Lo sciopero di oggi non ha nulla a che vedere con le fabbriche, con i salari, con le pensioni. Non riguarda la sanità, i trasporti o la scuola, se non come vittime collaterali di una paralisi nazionale. È stato proclamato dai sindacati come gesto di protesta contro un paese straniero, trasformando lo strumento più forte e drammatico del mondo del lavoro in un’arma puramente simbolica, che non produce alcun effetto reale se non quello di bloccare l’Italia. Il risultato è un Paese fermo per ore, con cittadini esasperati, pendolari costretti a riorganizzare la giornata, treni e bus cancellati, voli a rischio, lezioni saltate, visite mediche rinviate. Un sacrificio enorme, imposto a milioni di persone, senza che la piazza possa minimamente incidere sugli equilibri internazionali che dichiara di voler influenzare.
La mobilitazione di oggi è sembrata più un atto politico che una battaglia sociale. Non c’è stata rivendicazione su contratti, pensioni, lavoro stabile o costo della vita, né richieste concrete al governo o alle imprese. La piazza si è riempita di slogan e bandiere, ma il messaggio che esce è lontano dalle preoccupazioni quotidiane dei lavoratori. Non ferma guerre, non cambia strategie militari, non smuove i tavoli della diplomazia. È, piuttosto, una passerella ideologica, utile a farsi vedere e a marcare posizioni, ma sterile nei risultati. Non è un caso che la Commissione di garanzia l’abbia bollata come illegittima e che il governo abbia parlato apertamente di un gesto di facciata: difficile darle torto.

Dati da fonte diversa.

This design comes from an exercise in tuning for small area and a short achievable clock period on the open sky130 flow, not from production work.
In this exercise RTL edits were held to simulation tests only and were not proved equivalent to the original.
No activity file was given, so power comes from the tool's default toggle rates.

File: run.sh
#!/bin/bash
# synth_recipe.tcl (not shown) runs the flow's synth.tcl, then flattens the netlist and writes it again
# the make line also repeats each setting of config.mk as NAME=value (left out here)
make -C /OpenROAD-flow-scripts/flow DESIGN_CONFIG=/design/flow/config.mk WORK_HOME=/design/flow/orfs CLKGATE_MAP_FILE= SYNTH_SCRIPT=/design/flow/synth_recipe.tcl finish
File: config.mk
export PLATFORM = sky130hd
export DESIGN_NAME = spi_frame_receiver
export DESIGN_NICKNAME = spi_frame_receiver
export VERILOG_FILES = /design/flow/design.v
export SDC_FILE = /design/flow/constraint.sdc
export NUM_CORES = 4
export LEC_CHECK = 0
export CAP_MARGIN = 20
export CORE_MARGIN = 2
export CORE_UTILIZATION = 60
export CTS_CLUSTER_DIAMETER = 45
export CTS_CLUSTER_SIZE = 24
export PLACE_DENSITY = 0.7
export SETUP_SLACK_MARGIN = 3.0
export SLEW_MARGIN = 20
File: constraint.sdc
create_clock -name core_clock -period 5.5 [get_ports {clock}]
set_input_delay 1.1000 -clock core_clock [delete_from_list [all_inputs] [get_ports {clock}]]
set_output_delay 1.1000 -clock core_clock [all_outputs]
set_load 0.01 [all_outputs]
File: design.v
package spi_pkg;
    localparam logic [7:0] CMD_DRAW   = 8'h01;
    localparam logic [7:0] CMD_UPLOAD = 8'h02;
    localparam logic [7:0] CMD_CLEAR  = 8'h03;
    localparam logic [7:0] CMD_STATUS = 8'h04;
    localparam int STAT_OVF_BIT   = 7;
    localparam int STAT_FULL_BIT  = 6;
    localparam int STAT_EMPTY_BIT = 5;
    localparam int STAT_LVL_W     = 5;
    typedef struct packed {
        logic [7:0]  id;
        logic [15:0] x;
        logic [15:0] y;
        logic [7:0]  scale;
    } draw_entry_t;
    typedef enum logic [2:0] {
        ST_IDLE,
        ST_CMD,
        ST_DRAW,
        ST_UP_SEL,
        ST_UP_ADDR_H,
        ST_UP_ADDR_L,
        ST_UP_DATA,
        ST_DISCARD
    } state_t;
    function automatic logic [7:0] status_byte(input logic ovf, input logic full,
                                               input logic empty, input logic [31:0] level);
        logic [7:0] s;
        s = '0;
        s[STAT_OVF_BIT]          = ovf;
        s[STAT_FULL_BIT]         = full;
        s[STAT_EMPTY_BIT]        = empty;
        s[STAT_LVL_W-1:0]        = (level > 31) ? 5'd31 : level[STAT_LVL_W-1:0];
        status_byte = s;
    endfunction
endpackage
module draw_fifo
#(
    parameter int  DEPTH = 32
) (
    input  logic                     i_core_clk,
    input  logic                     i_arst_n,
    input  logic                     i_push,
    input  spi_pkg::draw_entry_t     i_push_dat,
    input  logic                     i_pop,
    input  logic                     i_clr,
    output spi_pkg::draw_entry_t     o_head_dat,
    output logic                     o_empty,
    output logic                     o_full,
    output logic [$clog2(DEPTH):0]   o_level,
    output logic                     o_overflow
);
    localparam int RN = 31;      
    logic [RN-1:0][47:0] r_ring;
    logic [47:0]   r_head;
    logic [RN-1:0] r_rd_oh;      
    logic [4:0]    r_phase;
    logic [4:0]    r_wr_neg;
    logic          r_pend;       
    logic [5:0]    r_level;
    logic          r_empty;
    logic          r_full;
    logic          r_ovf;
    logic [47:0]   w_dat;
    logic          w_inject;
    logic          w_pop;
    logic          w_lvl1, w_lvl2, w_lvl31, w_ge2;
    function automatic logic [4:0] inc31(input logic [4:0] v);
        inc31 = (v == 5'd30) ? 5'd0 : v + 5'd1;
    endfunction
    function automatic logic [4:0] dec31(input logic [4:0] v);
        dec31 = (v == 5'd0) ? 5'd30 : v - 5'd1;
    endfunction
    assign w_dat    = i_push_dat;
    assign w_lvl1   = (r_level == 6'd1);
    assign w_lvl2   = (r_level == 6'd2);
    assign w_lvl31  = (r_level == 6'd31);
    assign w_ge2    = ~r_empty & ~w_lvl1;
    assign w_pop    = i_pop & ~r_empty;
    assign w_inject = r_pend & (r_phase == r_wr_neg);
    always_ff @(posedge i_core_clk) begin
        r_ring <= {r_ring[RN-2:0], w_inject ? w_dat : r_ring[RN-1]};
    end
    logic          w_sel_ring;
    logic          w_sel_dat_pop;
    logic          w_sel_dat_keep;
    logic          w_sel_head;
    logic [47:0]   w_pop_val;
    logic [47:0]   w_keep_val;
    assign w_sel_ring     = ~i_clr & w_ge2 & ~(r_pend & w_lvl2);
    assign w_sel_dat_pop  = ~i_clr & ((r_pend & w_lvl2) | (w_lvl1 & i_push));
    assign w_sel_dat_keep = ~i_clr & r_empty & i_push;
    assign w_sel_head     = ~i_clr & ~(r_empty & i_push);
    always_comb begin
        w_pop_val = {48{w_sel_dat_pop}} & w_dat;
        for (int i = 0; i < RN; i++)
            w_pop_val = w_pop_val | ({48{w_sel_ring & r_rd_oh[i]}} & r_ring[i]);
    end
    assign w_keep_val = ({48{w_sel_dat_keep}} & w_dat) | ({48{w_sel_head}} & r_head);
    logic w_ring_push;
    assign w_ring_push = i_push & ~i_clr & ~r_empty & (w_pop ? ~w_lvl1 : ~r_full);
    logic [5:0] w_lvl_inc, w_lvl_dec;
    assign w_lvl_inc = r_level + 6'd1;
    assign w_lvl_dec = r_level - 6'd1;
    always_ff @(posedge i_core_clk or negedge i_arst_n) begin
        if (!i_arst_n) begin
            r_head   <= '0;
            r_rd_oh  <= RN'(1);
            r_phase  <= '0;
            r_wr_neg <= '0;
            r_pend   <= 1'b0;
            r_level  <= '0;
            r_empty  <= 1'b1;
            r_full   <= 1'b0;
            r_ovf    <= 1'b0;
        end else begin
            r_head  <= w_pop ? w_pop_val : w_keep_val;
            r_phase <= inc31(r_phase);
            r_pend  <= w_ring_push | (r_pend & ~w_inject);
            if (i_clr) begin
                r_rd_oh  <= RN'(1);
                r_wr_neg <= inc31(r_phase);
                r_level  <= '0;
                r_empty  <= 1'b1;
                r_full   <= 1'b0;
                r_ovf    <= 1'b0;
            end else begin
                r_rd_oh  <= (w_pop & w_ge2) ? {r_rd_oh[RN-3:0], r_rd_oh[RN-1:RN-2]}
                                            : {r_rd_oh[RN-2:0], r_rd_oh[RN-1]};
                if (w_ring_push) r_wr_neg <= dec31(r_wr_neg);
                if (w_pop) begin
                    r_level <= i_push ? r_level : w_lvl_dec;
                    r_empty <= ~i_push & w_lvl1;
                    r_full  <= i_push & r_full;
                end else begin
                    r_level <= (i_push & ~r_full) ? w_lvl_inc : r_level;
                    r_empty <= r_empty & ~i_push;
                    r_full  <= r_full | (i_push & w_lvl31);
                    if (i_push && r_full) r_ovf <= 1'b1;
                end
            end
        end
    end
    assign o_head_dat = r_head;
    assign o_empty    = r_empty;
    assign o_full     = r_full;
    assign o_level    = r_level;
    assign o_overflow = r_ovf;
endmodule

Ed è qui che emerge la contraddizione più evidente. Non si è mai vista una manifestazione unitaria né tantomeno uno sciopero generale contro l’invasione russa in Ucraina. Landini non pervenuto. Figuriamoci Conte. Quando Putin ha bombardato Kiev, quando milioni di profughi hanno attraversato i confini europei, quando le famiglie italiane hanno dovuto affrontare il rincaro delle bollette e la crisi energetica, i sindacati non hanno fermato il Paese. Nessun blocco dei trasporti, nessuna giornata di protesta nazionale, nessuna piazza riempita in nome della pace. Oggi invece sì, con cortei e striscioni per Gaza. Una scelta che rivela un doppio standard evidente: si scende in strada per una causa, se ne ignora un’altra ben più vicina, che ha inciso direttamente sulla vita degli italiani. Non è questione di geografia, ma di ideologia.

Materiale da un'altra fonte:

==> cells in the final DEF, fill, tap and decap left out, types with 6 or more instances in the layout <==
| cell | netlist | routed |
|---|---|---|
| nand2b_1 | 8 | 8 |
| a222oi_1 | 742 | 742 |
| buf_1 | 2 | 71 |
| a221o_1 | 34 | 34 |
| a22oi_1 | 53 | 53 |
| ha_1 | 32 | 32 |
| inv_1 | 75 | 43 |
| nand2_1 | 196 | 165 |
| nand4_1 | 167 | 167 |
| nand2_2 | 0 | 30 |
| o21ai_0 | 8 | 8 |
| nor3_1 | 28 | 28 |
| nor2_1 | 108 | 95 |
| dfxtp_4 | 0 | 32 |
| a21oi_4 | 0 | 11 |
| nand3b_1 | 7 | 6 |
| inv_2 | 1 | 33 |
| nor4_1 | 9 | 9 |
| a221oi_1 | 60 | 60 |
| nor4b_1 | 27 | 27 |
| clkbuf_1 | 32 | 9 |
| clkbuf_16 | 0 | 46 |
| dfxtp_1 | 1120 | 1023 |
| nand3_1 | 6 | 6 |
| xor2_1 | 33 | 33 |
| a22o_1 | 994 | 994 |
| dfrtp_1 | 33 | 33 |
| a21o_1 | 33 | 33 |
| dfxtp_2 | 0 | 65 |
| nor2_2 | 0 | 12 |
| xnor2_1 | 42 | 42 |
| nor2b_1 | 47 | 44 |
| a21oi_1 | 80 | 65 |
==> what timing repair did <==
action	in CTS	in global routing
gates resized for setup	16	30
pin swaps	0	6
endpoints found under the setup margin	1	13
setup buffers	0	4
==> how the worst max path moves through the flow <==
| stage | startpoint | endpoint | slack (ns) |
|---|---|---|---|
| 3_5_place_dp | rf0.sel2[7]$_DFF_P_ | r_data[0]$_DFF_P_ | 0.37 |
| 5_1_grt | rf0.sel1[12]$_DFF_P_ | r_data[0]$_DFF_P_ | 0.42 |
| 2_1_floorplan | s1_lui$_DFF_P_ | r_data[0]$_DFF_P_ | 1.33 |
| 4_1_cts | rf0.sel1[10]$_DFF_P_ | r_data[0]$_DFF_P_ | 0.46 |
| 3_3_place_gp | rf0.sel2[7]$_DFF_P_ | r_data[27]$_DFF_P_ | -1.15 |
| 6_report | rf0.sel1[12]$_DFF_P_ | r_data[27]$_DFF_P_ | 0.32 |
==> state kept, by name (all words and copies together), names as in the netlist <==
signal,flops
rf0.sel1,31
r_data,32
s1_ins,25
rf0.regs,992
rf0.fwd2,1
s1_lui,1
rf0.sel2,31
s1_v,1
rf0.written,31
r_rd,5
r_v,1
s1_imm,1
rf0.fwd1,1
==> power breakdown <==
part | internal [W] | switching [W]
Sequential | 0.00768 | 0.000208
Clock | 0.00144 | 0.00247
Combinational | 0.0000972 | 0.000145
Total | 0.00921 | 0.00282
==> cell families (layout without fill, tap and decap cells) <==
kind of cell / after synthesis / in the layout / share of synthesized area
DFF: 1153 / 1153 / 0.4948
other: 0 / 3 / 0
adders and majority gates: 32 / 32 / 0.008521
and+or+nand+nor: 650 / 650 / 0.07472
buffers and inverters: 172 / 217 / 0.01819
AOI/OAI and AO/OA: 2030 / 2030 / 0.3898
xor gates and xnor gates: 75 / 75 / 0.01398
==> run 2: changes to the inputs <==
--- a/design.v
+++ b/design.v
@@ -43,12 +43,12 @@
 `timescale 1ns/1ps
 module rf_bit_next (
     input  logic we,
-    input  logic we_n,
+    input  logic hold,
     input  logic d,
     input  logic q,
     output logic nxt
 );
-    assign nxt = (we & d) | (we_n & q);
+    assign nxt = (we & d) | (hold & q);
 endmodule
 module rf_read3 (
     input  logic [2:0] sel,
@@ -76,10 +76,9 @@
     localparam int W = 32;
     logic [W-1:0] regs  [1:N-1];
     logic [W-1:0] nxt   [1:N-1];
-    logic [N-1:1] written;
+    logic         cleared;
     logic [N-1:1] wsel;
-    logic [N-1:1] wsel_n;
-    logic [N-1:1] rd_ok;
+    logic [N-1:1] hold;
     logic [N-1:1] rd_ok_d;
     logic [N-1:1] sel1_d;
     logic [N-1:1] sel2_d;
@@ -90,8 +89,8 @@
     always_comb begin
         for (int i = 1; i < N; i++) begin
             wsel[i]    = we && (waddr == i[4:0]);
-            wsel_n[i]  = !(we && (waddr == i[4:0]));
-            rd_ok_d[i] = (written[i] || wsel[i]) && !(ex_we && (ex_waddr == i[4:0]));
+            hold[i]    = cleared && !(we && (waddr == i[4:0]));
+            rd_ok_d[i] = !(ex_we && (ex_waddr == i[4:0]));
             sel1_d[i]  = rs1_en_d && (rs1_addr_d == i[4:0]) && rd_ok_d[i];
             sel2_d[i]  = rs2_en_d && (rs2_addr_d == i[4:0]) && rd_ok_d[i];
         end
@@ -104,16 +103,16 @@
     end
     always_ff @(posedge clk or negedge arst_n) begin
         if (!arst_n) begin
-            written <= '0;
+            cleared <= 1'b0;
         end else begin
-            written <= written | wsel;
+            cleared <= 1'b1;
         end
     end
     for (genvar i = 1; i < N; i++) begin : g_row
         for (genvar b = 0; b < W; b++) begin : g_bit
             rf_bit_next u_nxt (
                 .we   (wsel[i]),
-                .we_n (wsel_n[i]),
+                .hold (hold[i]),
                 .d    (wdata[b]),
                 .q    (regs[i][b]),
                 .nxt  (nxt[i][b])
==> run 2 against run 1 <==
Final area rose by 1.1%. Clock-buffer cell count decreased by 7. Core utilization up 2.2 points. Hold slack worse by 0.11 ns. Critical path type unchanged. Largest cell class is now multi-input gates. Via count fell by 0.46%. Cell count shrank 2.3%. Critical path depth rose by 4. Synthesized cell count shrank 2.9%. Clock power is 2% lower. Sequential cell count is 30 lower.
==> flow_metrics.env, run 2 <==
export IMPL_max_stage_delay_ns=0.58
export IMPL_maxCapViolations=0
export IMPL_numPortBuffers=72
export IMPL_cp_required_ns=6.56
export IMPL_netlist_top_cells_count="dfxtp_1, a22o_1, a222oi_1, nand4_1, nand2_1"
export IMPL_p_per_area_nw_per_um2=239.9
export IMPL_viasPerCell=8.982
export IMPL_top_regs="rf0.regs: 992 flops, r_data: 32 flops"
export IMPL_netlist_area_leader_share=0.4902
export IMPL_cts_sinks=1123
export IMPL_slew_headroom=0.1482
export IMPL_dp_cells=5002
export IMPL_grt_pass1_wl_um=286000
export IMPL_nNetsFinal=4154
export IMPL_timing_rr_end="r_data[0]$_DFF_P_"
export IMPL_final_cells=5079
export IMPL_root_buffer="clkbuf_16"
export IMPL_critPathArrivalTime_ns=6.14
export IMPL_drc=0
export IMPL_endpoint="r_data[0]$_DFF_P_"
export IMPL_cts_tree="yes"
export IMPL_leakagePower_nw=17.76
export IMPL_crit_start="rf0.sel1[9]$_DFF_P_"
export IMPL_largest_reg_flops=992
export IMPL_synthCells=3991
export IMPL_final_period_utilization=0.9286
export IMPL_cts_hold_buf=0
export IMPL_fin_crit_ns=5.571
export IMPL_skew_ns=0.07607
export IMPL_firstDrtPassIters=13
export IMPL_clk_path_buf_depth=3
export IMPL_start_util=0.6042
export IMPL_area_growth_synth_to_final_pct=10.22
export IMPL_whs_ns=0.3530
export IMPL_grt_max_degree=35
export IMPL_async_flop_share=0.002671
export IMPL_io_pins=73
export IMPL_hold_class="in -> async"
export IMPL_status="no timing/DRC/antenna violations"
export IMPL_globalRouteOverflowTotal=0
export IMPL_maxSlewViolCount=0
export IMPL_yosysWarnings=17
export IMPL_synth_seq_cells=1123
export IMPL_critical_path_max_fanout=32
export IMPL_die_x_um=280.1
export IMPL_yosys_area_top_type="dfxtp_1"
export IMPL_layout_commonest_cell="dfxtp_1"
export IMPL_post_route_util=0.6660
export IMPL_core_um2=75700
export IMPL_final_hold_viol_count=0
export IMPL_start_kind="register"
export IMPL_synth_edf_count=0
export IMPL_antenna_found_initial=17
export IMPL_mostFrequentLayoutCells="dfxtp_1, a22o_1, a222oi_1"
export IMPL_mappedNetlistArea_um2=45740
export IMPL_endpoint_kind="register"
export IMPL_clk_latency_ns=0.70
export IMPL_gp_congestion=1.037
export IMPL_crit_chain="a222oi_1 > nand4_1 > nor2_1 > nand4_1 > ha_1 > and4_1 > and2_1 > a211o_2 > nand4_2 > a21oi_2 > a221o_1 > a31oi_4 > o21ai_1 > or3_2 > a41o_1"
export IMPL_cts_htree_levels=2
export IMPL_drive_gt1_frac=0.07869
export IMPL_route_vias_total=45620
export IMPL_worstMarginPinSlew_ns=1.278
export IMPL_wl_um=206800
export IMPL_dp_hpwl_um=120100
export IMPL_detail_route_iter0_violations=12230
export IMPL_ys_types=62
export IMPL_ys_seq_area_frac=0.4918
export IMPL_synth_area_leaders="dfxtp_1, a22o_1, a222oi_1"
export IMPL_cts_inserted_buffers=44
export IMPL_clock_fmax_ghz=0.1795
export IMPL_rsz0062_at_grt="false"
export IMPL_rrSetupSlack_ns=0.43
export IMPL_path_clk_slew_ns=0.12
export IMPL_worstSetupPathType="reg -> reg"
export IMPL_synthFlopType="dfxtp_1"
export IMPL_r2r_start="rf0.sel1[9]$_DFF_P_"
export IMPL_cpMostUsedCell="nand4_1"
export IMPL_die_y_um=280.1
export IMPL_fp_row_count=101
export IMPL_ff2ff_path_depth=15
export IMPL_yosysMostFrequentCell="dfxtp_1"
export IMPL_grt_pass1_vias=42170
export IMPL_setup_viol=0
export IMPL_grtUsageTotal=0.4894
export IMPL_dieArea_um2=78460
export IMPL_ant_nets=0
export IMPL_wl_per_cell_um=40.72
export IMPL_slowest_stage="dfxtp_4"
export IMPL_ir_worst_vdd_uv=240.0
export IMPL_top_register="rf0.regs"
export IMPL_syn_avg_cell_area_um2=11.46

Ed è proprio l’ideologia a dominare questa protesta. In piazza non mancheranno gli slogan contro Israele, accusato non solo di errori e scelte politiche sbagliate, ma addirittura del peccato originale di esistere. Tra le bandiere della pace si mescolano inevitabilmente quelle di chi contesta a Israele il diritto stesso di sopravvivere come Stato, di chi considera la tragedia del 7 ottobre un dettaglio secondario e di chi vede nell’antisemitismo una legittima forma di rivalsa politica. E non è difficile immaginare che negli stessi cortei ci sarà anche chi simpatizza per regimi autoritari e applaude ogni forma di violenza purché sia diretta contro l’Occidente. Una miscela pericolosa, che trasforma la protesta in un minestrone ideologico dove tutto si tiene tranne i diritti dei lavoratori.

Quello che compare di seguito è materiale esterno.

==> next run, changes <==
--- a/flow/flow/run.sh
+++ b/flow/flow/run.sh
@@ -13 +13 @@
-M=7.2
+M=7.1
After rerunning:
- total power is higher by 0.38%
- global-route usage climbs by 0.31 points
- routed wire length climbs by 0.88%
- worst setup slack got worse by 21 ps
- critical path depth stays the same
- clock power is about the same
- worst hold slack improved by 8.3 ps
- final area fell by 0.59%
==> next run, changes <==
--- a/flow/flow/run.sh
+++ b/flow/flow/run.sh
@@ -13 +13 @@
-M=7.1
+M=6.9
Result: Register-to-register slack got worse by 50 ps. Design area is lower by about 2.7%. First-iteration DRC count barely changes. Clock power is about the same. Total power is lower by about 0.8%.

Alla fine resta la sensazione che lo sciopero generale sia stato piegato a una funzione diversa da quella per cui è nato. Lo sciopero, nella storia, è stato lo strumento massimo di difesa dei più deboli, l’arma per alzare la voce contro ingiustizie tangibili e concrete. Era l’ultima risorsa per rivendicare un contratto, per difendere una fabbrica, per impedire un licenziamento. Oggi invece viene usato come megafono di battaglie internazionali su cui l’Italia non ha alcun potere diretto, riducendo lo strumento più forte della rappresentanza sociale a un corteo simbolico che lascia il Paese fermo e il mondo indifferente.
Ecco perché questo sciopero è inutile. Non serve a Gaza, non serve ai lavoratori, non serve all’Italia. È un atto che si esaurisce nel rumore della piazza, senza conseguenze sul piano politico, economico o internazionale. Alla fine, resta solo la fotografia di un’Italia bloccata per niente: la definizione perfetta di uno sciopero che non lascia traccia, se non quella della sua inutilità.